ASSIGNMENT: In the entries below, how many lines contain the string "class"? State the number and nothing else.

STORED DATA:
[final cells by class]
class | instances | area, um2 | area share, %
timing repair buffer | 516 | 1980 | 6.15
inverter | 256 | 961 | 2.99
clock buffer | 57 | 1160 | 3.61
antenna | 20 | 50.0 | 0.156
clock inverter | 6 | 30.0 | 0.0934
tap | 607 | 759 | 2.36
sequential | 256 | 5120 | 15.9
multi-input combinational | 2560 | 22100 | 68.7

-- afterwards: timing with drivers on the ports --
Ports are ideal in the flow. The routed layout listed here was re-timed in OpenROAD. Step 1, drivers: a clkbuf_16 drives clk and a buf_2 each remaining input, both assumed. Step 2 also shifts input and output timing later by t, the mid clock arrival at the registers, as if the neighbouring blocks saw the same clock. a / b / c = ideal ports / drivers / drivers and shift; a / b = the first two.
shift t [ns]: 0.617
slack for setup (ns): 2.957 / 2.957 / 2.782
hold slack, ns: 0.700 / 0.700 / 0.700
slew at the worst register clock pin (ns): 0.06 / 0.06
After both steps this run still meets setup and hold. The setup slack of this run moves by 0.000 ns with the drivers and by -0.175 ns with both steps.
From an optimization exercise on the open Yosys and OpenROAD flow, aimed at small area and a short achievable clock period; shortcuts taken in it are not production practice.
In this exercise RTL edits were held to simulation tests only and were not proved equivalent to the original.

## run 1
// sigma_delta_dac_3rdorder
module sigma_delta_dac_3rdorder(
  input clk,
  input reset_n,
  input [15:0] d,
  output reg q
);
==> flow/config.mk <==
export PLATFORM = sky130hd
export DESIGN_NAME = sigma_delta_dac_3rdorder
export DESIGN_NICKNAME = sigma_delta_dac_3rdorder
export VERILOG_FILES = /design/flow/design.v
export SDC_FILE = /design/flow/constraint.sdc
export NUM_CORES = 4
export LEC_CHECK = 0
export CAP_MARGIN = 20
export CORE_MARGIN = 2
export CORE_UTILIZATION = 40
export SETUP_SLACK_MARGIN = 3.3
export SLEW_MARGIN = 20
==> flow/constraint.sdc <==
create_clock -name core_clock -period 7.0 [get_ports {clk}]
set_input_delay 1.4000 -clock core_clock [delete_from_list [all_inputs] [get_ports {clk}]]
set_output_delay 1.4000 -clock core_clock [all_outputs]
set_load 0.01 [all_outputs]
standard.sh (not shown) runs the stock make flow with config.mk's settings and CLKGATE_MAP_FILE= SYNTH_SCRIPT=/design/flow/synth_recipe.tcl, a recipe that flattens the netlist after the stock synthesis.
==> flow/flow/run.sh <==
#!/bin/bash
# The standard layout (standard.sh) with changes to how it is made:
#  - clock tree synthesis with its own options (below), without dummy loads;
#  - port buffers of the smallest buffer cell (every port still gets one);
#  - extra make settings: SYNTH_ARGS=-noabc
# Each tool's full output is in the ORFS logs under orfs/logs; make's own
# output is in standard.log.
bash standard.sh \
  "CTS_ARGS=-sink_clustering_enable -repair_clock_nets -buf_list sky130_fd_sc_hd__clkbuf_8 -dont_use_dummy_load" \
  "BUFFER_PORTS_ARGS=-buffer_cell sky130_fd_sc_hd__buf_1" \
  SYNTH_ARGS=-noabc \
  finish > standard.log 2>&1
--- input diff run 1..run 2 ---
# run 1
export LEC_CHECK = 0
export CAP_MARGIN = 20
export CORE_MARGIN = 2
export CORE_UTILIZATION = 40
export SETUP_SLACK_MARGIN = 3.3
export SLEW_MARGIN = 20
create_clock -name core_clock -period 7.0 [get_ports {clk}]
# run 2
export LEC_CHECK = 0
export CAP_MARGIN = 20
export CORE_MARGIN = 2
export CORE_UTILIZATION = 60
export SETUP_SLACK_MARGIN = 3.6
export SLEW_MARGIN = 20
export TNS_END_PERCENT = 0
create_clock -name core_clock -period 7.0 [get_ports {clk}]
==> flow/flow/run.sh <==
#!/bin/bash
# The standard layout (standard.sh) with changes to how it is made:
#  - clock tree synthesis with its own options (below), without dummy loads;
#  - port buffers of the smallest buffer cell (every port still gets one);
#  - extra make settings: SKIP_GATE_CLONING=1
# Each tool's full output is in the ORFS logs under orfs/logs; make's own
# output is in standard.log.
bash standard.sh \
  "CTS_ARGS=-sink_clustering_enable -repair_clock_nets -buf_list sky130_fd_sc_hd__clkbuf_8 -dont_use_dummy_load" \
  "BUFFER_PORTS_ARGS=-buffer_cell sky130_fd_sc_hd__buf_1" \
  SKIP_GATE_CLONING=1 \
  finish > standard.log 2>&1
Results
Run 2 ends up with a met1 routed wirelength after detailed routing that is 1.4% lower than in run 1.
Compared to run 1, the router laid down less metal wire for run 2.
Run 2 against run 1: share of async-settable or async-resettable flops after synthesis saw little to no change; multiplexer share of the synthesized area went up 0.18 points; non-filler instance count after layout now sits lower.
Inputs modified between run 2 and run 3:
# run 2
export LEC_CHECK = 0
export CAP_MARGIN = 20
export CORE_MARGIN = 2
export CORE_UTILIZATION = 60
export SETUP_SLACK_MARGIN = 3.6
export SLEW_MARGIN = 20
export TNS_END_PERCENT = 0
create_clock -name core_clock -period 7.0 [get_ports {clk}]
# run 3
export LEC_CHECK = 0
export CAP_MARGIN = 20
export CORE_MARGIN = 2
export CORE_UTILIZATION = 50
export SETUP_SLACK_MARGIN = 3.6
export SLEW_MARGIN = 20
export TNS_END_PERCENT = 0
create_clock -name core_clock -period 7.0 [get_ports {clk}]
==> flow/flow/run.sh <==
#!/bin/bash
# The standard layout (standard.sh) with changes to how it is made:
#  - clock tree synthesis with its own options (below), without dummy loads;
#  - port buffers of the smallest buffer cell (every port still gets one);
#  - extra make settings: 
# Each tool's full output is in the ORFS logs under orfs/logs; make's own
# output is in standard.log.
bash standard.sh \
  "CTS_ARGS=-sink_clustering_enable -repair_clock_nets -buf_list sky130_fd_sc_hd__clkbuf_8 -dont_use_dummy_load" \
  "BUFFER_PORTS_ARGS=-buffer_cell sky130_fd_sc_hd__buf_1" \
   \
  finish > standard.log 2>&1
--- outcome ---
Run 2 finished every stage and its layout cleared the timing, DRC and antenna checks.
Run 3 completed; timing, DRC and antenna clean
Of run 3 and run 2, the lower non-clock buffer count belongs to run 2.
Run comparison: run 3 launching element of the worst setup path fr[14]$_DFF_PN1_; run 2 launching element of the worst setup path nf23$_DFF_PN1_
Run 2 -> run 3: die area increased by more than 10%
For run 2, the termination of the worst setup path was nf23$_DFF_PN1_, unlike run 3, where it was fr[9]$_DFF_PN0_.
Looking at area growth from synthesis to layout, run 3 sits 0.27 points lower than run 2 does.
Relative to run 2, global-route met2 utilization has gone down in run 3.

SOLVED EXERCISE: 2